The second parameter of Schedule() is the batch size. Tune it based on your workload.

// Small, fast operations: larger batches
job.Schedule(count, 256);

// Complex operations: smaller batches
job.Schedule(count, 32);

// Rule of thumb: start with 64 and profile
job.Schedule(count, 64);

2. Minimize main thread work

// Bad: Waiting for Job on main thread
void Update()
{
    var handle = ScheduleJob();
    handle.Complete(); // Blocks main thread!
    ProcessResults();
}

// Good: Let Job run while main thread does other work
void Update()
{
    var handle = ScheduleJob();
    orchestrator.ScheduleUpdate(handle, count);
    // Main thread continues with rendering, input, etc.
}

void LateUpdate()
{
    orchestrator.CompleteAndApply(); // Complete at end of frame
}

3. Avoid allocations in Jobs

// Bad: Creating NativeArray inside Job
public void Execute(int index)
{
    var temp = new NativeArray<float>(10, Allocator.Temp); // Allocation!
}

// Good: Pre-allocate and pass as parameter
[NativeDisableParallelForRestriction]
public NativeArray<float> TempBuffer; // Pre-allocated

4. Use Burst

Always add [BurstCompile] to your Jobs for 10-100x performance improvement.

[BurstCompile]
public struct MyJob : IJobParallelFor
{
    // Burst compiles this to highly optimized native code
}

Common pitfalls

1. Forgetting to dispose the Orchestrator

// Memory leak!
void OnDestroy()
{
    // orchestrator.Dispose(); // Forgot this!
}

// Correct
void OnDestroy()
{
    orchestrator?.Dispose();
    orchestrator = null;
}

2. Reading from EntitySet during Job execution

// Dangerous: Reading while Job is running
void Update()
{
    orchestrator.ScheduleUpdate(handle, count);

    // This reads front buffer, which is safe
    var state = unitSet[someId]; // OK

    // But modifying triggers events that might cause issues
    unitSet[someId] = newState; // Avoid during Job execution
}

3. Using DataAndIds without writing IDs

// Bug: DataAndIds chosen but IDs not written
private JobHandle ScheduleSimulation()
{
    var dstData = orchestrator.GetBackBuffer();
    var dstIds = orchestrator.GetBackBufferIds();

    // Forgot to write IDs into dstIds

    var job = new MyJob { Output = dstData };
    var handle = job.Schedule(count, 64);

    // IDs may be garbage if DataAndIds is selected
    orchestrator.ScheduleUpdate(handle, count,
        updateMode: ReactiveEntitySetOrchestrator<MyData>.UpdateMode.DataAndIds);
    return handle;
}

4. Using wrong allocator for snapshots

// Bug: Temp allocator used for long-lived snapshot
var snapshot = unitSet.CreateSnapshot(Allocator.Temp);
history.Add(snapshot); // Will become invalid after 4 frames!
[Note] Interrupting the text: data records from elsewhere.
### config.mk
export PLATFORM = sky130hd
export DESIGN_NAME = transfer_event_manager
export DESIGN_NICKNAME = d
export VERILOG_FILES = /design/src/hw/evt_pkg.sv /design/src/hw/transfer_event_manager.sv
export SDC_FILE = /design/constraint.sdc
export NUM_CORES = 2
export LEC_CHECK = 0
export CORE_UTILIZATION = 55
export CTS_BUF_LIST = sky130_fd_sc_hd__clkbuf_16
export DETAILED_ROUTE_END_ITERATION = 7
export DONT_BUFFER_PORTS = 1
export HOLD_SLACK_MARGIN = 0.05
export PLACE_DENSITY = 0.7
export REMOVE_ABC_BUFFERS = 1
export SYNTH_ARGS = -nofsm -noshare
export SYNTH_HDL_FRONTEND = slang
export SYNTH_SLANG_ARGS = --single-unit
### constraint.sdc
create_clock -name aclk -period 12.7 [get_ports aclk]
set_input_delay 1.905 -clock aclk [delete_from_list [all_inputs] [get_ports aclk]]
set_output_delay 1.905 -clock aclk [all_outputs]
set_load 0.01 [all_outputs]
### src/hw/evt_pkg.sv
// Constants, register map and event codes for the transfer event manager.
// Assumes a single 125 MHz clock domain and an AXI4-Lite register bus.
package evt_pkg;

  // ****************************************************************
  // Timing
  // ****************************************************************
  localparam int unsigned CLK_HZ = 125_000_000;
  localparam int unsigned TICK_S = 1;
  localparam int unsigned TICK_CYCLES = TICK_S * CLK_HZ;
  localparam logic [6:0] SYNC_LIMIT_S = 7'd120;
  localparam logic [15:0] SAVE_PERIOD_S = 16'd43200;

  // ****************************************************************
  // Register map (byte addresses)
  // ****************************************************************
  localparam logic [11:0] OFS_CTRL = 12'h000;
  localparam logic [11:0] OFS_TIMEOUT = 12'h004;
  localparam logic [11:0] OFS_ACTIVE = 12'h008;
  localparam logic [11:0] OFS_CURRENT = 12'h00c;
  localparam logic [11:0] OFS_HIST_IDX = 12'h010;
  localparam logic [11:0] OFS_HIST_DATA = 12'h014;
  localparam logic [11:0] OFS_SEQ = 12'h018;
  localparam logic [11:0] OFS_NTHRESH = 12'h01c;
  localparam logic [11:0] OFS_CLOCK = 12'h020;
  localparam logic [11:0] OFS_STATUS = 12'h024;

  // CTRL fields and reset values
  localparam int CTRL_FALLBACK = 0;
  localparam int CTRL_LOADMON = 1;
  localparam logic [1:0] CTRL_RST = 2'h0;
  localparam logic [15:0] TIMEOUT_RST = 16'h0a0a;
  localparam logic [15:0] NTHRESH_RST = 16'hffff;

  // ****************************************************************
  // Event codes and record layout
  // ****************************************************************
  localparam int NUM_EV = 22;
  localparam int EV_LOCKOUT = 0;
  localparam int EV_FAIL_XFER = 1;
  localparam int EV_FAIL_REXFER = 2;
  localparam int EV_CONTACT = 3;
  localparam int EV_PWR_LOSS = 7;
  localparam int EV_EMERG = 8;
  localparam int EV_SYNC_FAIL = 9;
  localparam int EV_GEN_ALARM = 10;
  localparam int EV_WINK = 11;
  localparam int EV_NEUTRAL = 12;
  localparam int EV_MOTOR_DISC = 13;
  localparam int EV_SEQ = 14;
  localparam int NUM_FAULT_EV = 7;
  // Contact fault order inside the 4-bit group
  localparam int CF_P_CLOSE = 0;
  localparam int CF_P_OPEN = 1;
  localparam int CF_A_CLOSE = 2;
  localparam int CF_A_OPEN = 3;

  localparam int REC_ACK = 31;
  localparam int REC_ID_LSB = 26;
  localparam int STAMP_W = 26;
  localparam logic [5:0] HIST_DEPTH = 6'd50;

  // ****************************************************************
  // Synchronised pin positions
  // ****************************************************************
  localparam int NUM_PIN = 12;
  localparam int PIN_POS_P = 0;
  localparam int PIN_POS_A = 1;
  localparam int PIN_XFER = 2;
  localparam int PIN_REXFER = 3;
  localparam int PIN_SYNC_ACT = 4;
  localparam int PIN_MATCHED = 5;
  localparam int PIN_GEN_ALARM = 6;
  localparam int PIN_MOTOR_DISC = 7;
  localparam int PIN_RESET_BTN = 8;
  localparam int PIN_PWR_LOSS = 9;
  localparam int PIN_WINK = 10;
  localparam int PIN_NEED_GEN = 11;

  localparam logic [1:0] RESP_OKAY = 2'h0;
  localparam logic [1:0] RESP_DECERR = 2'h3;

endpackage : evt_pkg
### src/dual_parallel_io_ports.sv
// Two parallel I/O ports with register access and event interrupt
//
// Our own choice: the address-and-strobe port.
`timescale 1ns/1ps
`include "gpio_regs.svh"
module dual_parallel_io_ports
  import gpio_pkg::*;
#(
  parameter int        SIX_WIDTH   = 6,
  parameter logic [5:0] IRQ_OPTION = 6'h00,
  parameter bit        CAP_OPTION  = 1'b0,
  parameter bit        CMP_OPTION  = 1'b0
) (
  input  wire logic        sys_clk,
  input  wire logic        resetn,
  input  wire addr_t       addr,
  input  wire byte_t       wrData,
  input  wire logic        wrStrobe,
  input  wire logic        rdStrobe,
  output byte_t            rdData,
  input  wire logic [5:0]  sixLinePortPinsIn,
  output logic [5:0]       sixLinePortPinsOut,
  output logic [5:0]       sixLinePortPinsOeN,
  input  wire logic [7:0]  eightLinePortPinsIn,
  output logic [7:0]       eightLinePortPinsOut,
  output logic [7:0]       eightLinePortPinsOeN,
  input  wire logic        irqPinN,
  input  wire logic        timerCompareOutput,
  output logic             timerCaptureInput,
  output logic             extIrqRequest,
  output logic             irqOut
);

  byte_t       sixLatch_reg;
  byte_t       eightLatch_reg;
  byte_t       sixDir_reg;
  byte_t       eightDir_reg;
  byte_t       status_reg;
  byte_t       mask_reg;
  logic [5:0]  sixMeta_reg;
  logic [5:0]  sixSync_reg;
  logic [7:0]  eightMeta_reg;
  logic [7:0]  eightSync_reg;
  logic        irqMeta_reg;
  logic        irqSync_reg;
  logic        cmpMeta_reg;
  logic        cmpSync_reg;
  logic        extReqPrev_reg;
  logic        capPrev_reg;
  logic [5:0]  sixRead;
  logic [7:0]  eightRead;
  logic        extReq_next;
  logic        cap_next;
  byte_t       rdData_next;
  byte_t       status_next;

  // Two-stage synchronisers on every pin before any logic looks at it
  always_ff @(posedge sys_clk) begin
    sixMeta_reg   <= sixLinePortPinsIn;
    sixSync_reg   <= sixMeta_reg;
    eightMeta_reg <= eightLinePortPinsIn;
    eightSync_reg <= eightMeta_reg;
    irqMeta_reg   <= irqPinN;
    irqSync_reg   <= irqMeta_reg;
    cmpMeta_reg   <= timerCompareOutput;
    cmpSync_reg   <= cmpMeta_reg;
  end

  // Output latches have no reset so software state survives a pin reset
  // latches not reset
  always_ff @(posedge sys_clk) begin
    if (wrStrobe && addr == `SIX_DATA_OFS) begin
      sixLatch_reg <= {2'b00, wrData[5:0]};
    end
    if (wrStrobe && addr == `EIGHT_DATA_OFS) begin
      eightLatch_reg <= wrData;
    end
  end

  // Direction registers
  always_ff @(posedge sys_clk) begin
    if (!resetn) begin
      sixDir_reg   <= `DIR_RESET;
      eightDir_reg <= `DIR_RESET;
    end else begin
      if (wrStrobe && addr == `SIX_DIR_OFS) begin
        sixDir_reg <= {2'b00, wrData[5:0]};
      end
      if (wrStrobe && addr == `EIGHT_DIR_OFS) begin
        eightDir_reg <= wrData;
      end
    end
  end

  // Pin drivers; enable is active low, no drive while latch is unknown
  // matters only once direction is set, which software does after writing
  always_ff @(posedge sys_clk) begin
    if (!resetn) begin
      sixLinePortPinsOut   <= 6'h00;
      sixLinePortPinsOeN   <= 6'h3F;
      eightLinePortPinsOut <= 8'h00;
      eightLinePortPinsOeN <= 8'hFF;
    end else begin
      sixLinePortPinsOut   <= sixLatch_reg[5:0];
      sixLinePortPinsOeN   <= ~sixDir_reg[5:0];
      eightLinePortPinsOut <= eightLatch_reg;
      eightLinePortPinsOeN <= ~eightDir_reg;
      if (CMP_OPTION) begin
        eightLinePortPinsOut[1] <= cmpSync_reg;
        eightLinePortPinsOeN[1] <= 1'b0;
      end
    end
  end

  // Read-back mux per line
  // output reads latch
  always_comb begin
    sixRead   = (sixDir_reg[5:0] & sixLatch_reg[5:0])
              | (~sixDir_reg[5:0] & sixSync_reg);
    eightRead = (eightDir_reg & eightLatch_reg)
              | (~eightDir_reg & eightSync_reg);
    if (CMP_OPTION) begin
      eightRead[1] = eightDir_reg[1] ? eightLatch_reg[1] : cmpSync_reg;
    end
  end

  // Address decode for reads; unmapped offsets answer zero
  always_comb begin
    rdData_next = 8'h00;
    case (addr)
      `SIX_DATA_OFS:   rdData_next = {2'b00, sixRead};
      `SIX_DIR_OFS:    rdData_next = {2'b00, sixDir_reg[5:0]};
      `EIGHT_DATA_OFS: rdData_next = eightRead;
      `EIGHT_DIR_OFS:  rdData_next = eightDir_reg;
      `INT_STATUS_OFS: rdData_next = status_reg;
      `INT_MASK_OFS:   rdData_next = mask_reg;
      default:         rdData_next = 8'h00;
    endcase
  end

  // Read data stands only in the cycle after the strobe
  always_ff @(posedge sys_clk) begin
    if (!resetn) begin
      rdData <= 8'h00;
    end else begin
      rdData <= rdStrobe ? rdData_next : 8'h00;
    end
  end

  // External request: dedicated pin or any optioned six-line line reading low (pin if input, latch if output)
  // level request ORed
  always_comb begin
    extReq_next = ~irqSync_reg
                | (|(IRQ_OPTION & ~sixRead));
    cap_next = CAP_OPTION ? eightRead[0] : 1'b0;
  end

  // Request and capture outputs registered
  always_ff @(posedge sys_clk) begin
    if (!resetn) begin
      extIrqRequest     <= 1'b0;
      timerCaptureInput <= 1'b0;
      // Track live levels in reset so a line that is already low or high
      // when reset lifts does not raise a false edge event
      extReqPrev_reg    <= extReq_next;
      capPrev_reg       <= cap_next;
    end else begin
      extIrqRequest     <= extReq_next;
      timerCaptureInput <= cap_next;
      extReqPrev_reg    <= extReq_next;
      capPrev_reg       <= cap_next;
    end
  end

  // Sticky status: request rise and capture edge; a set beats a clear
  always_comb begin
    status_next = status_reg;
    if (wrStrobe && addr == `INT_STATUS_OFS) begin
      status_next = status_reg & ~wrData;
    end
    if (extReq_next && !extReqPrev_reg) begin
      status_next[`STATUS_EXT_BIT] = 1'b1;
    end
    if (cap_next != capPrev_reg) begin
      status_next[`STATUS_CAP_BIT] = 1'b1;
    end
    status_next[7:2] = 6'h00;
  end

  // Status, mask and the level interrupt line
  always_ff @(posedge sys_clk) begin
    if (!resetn) begin
      status_reg <= `STATUS_RESET;
      mask_reg   <= `MASK_RESET;
      irqOut     <= 1'b0;
    end else begin
      status_reg <= status_next;
      if (wrStrobe && addr == `INT_MASK_OFS) begin
        mask_reg <= {6'h00, wrData[1:0]};
      end
      irqOut <= |(status_next & mask_reg);
    end
  end

endmodule
### config.mk
export PLATFORM = sky130hd
export DESIGN_NAME = vic_controller
export DESIGN_NICKNAME = d
export VERILOG_FILES = /design/src/vic_pkg.sv /design/src/vic_controller.sv
export VERILOG_INCLUDE_DIRS = /design/src
export SDC_FILE = /design/constraint.sdc
export NUM_CORES = 1
export LEC_CHECK = 0
export ABC_AREA = 1
export BUFFER_PORTS_ARGS = -buffer_cell sky130_fd_sc_hd__buf_2
export CAP_MARGIN = 20
export CELL_PAD_IN_SITES_DETAIL_PLACEMENT = 0
export CELL_PAD_IN_SITES_GLOBAL_PLACEMENT = 1
export CORE_MARGIN = 2
export CORE_UTILIZATION = 30
export CTS_BUF_LIST = sky130_fd_sc_hd__clkbuf_16
export DETAILED_ROUTE_END_ITERATION = 6
export GPL_ROUTABILITY_DRIVEN = 0
export PLACE_DENSITY_LB_ADDON = 0.25
export SYNTH_ARGS = -nofsm -noshare
export SYNTH_HDL_FRONTEND = slang
export SYNTH_SLANG_ARGS = --single-unit
export TNS_END_PERCENT = 30
### constraint.sdc
create_clock -name clk -period 11.4 [get_ports clk]
set_input_delay 1.14 -clock clk [delete_from_list [all_inputs] [get_ports clk]]
set_output_delay 1.14 -clock clk [all_outputs]
set_load 0.005 [all_outputs]
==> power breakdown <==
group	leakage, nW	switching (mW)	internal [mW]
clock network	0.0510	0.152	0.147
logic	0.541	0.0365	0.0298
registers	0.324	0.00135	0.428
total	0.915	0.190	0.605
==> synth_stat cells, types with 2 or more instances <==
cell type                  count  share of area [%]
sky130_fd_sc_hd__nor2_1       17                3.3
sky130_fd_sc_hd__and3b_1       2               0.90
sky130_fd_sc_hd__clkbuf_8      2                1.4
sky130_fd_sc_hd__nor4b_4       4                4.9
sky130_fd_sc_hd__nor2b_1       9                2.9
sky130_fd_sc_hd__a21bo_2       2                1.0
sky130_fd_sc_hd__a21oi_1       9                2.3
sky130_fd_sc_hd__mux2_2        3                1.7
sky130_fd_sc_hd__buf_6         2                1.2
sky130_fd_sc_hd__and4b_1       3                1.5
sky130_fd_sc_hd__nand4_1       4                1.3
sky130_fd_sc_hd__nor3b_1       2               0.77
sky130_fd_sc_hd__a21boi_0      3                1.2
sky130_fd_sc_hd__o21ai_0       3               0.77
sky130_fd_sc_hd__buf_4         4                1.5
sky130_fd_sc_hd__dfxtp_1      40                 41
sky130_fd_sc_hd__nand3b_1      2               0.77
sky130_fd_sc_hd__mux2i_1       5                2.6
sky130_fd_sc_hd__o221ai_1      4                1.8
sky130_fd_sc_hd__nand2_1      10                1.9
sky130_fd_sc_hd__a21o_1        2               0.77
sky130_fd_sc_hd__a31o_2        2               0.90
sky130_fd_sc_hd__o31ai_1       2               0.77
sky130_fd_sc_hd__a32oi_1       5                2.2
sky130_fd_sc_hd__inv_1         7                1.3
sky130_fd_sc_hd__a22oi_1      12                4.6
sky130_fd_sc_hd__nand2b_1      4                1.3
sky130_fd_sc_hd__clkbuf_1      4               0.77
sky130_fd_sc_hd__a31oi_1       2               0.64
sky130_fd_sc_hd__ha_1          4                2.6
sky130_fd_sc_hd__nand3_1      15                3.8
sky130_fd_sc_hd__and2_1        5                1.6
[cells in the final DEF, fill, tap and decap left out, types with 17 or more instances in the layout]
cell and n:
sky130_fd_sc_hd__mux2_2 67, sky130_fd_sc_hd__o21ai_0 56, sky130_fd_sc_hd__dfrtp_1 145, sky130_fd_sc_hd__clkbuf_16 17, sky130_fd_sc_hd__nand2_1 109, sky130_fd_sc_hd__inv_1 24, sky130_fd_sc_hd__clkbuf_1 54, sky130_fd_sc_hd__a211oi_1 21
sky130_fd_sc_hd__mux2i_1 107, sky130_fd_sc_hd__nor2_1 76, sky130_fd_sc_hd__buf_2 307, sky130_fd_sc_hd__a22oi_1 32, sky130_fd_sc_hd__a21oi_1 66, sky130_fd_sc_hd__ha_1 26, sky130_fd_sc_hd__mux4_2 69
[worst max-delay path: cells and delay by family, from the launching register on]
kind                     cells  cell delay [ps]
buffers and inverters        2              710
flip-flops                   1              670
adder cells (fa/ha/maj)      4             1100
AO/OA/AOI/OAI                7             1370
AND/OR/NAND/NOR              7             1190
// Correct: Use Persistent for long-lived data
var snapshot = unitSet.CreateSnapshot(Allocator.Persistent);
history.Add(snapshot);
// Remember to Dispose when done!

Complete example

For a complete working example, see the TinyHistoryDemo sample in the package:

Assets/_Project/Samples/TinyHistoryDemo/
├── Scripts/
│   ├── SimulationManager.cs    // Orchestrator usage
│   └── MapManager.cs           // Texture rendering
└── Scenes/
    └── TinyHistoryDemo.unity

This demo simulates 10,000 units painting territory on a map, achieving 200+ fps on modern hardware.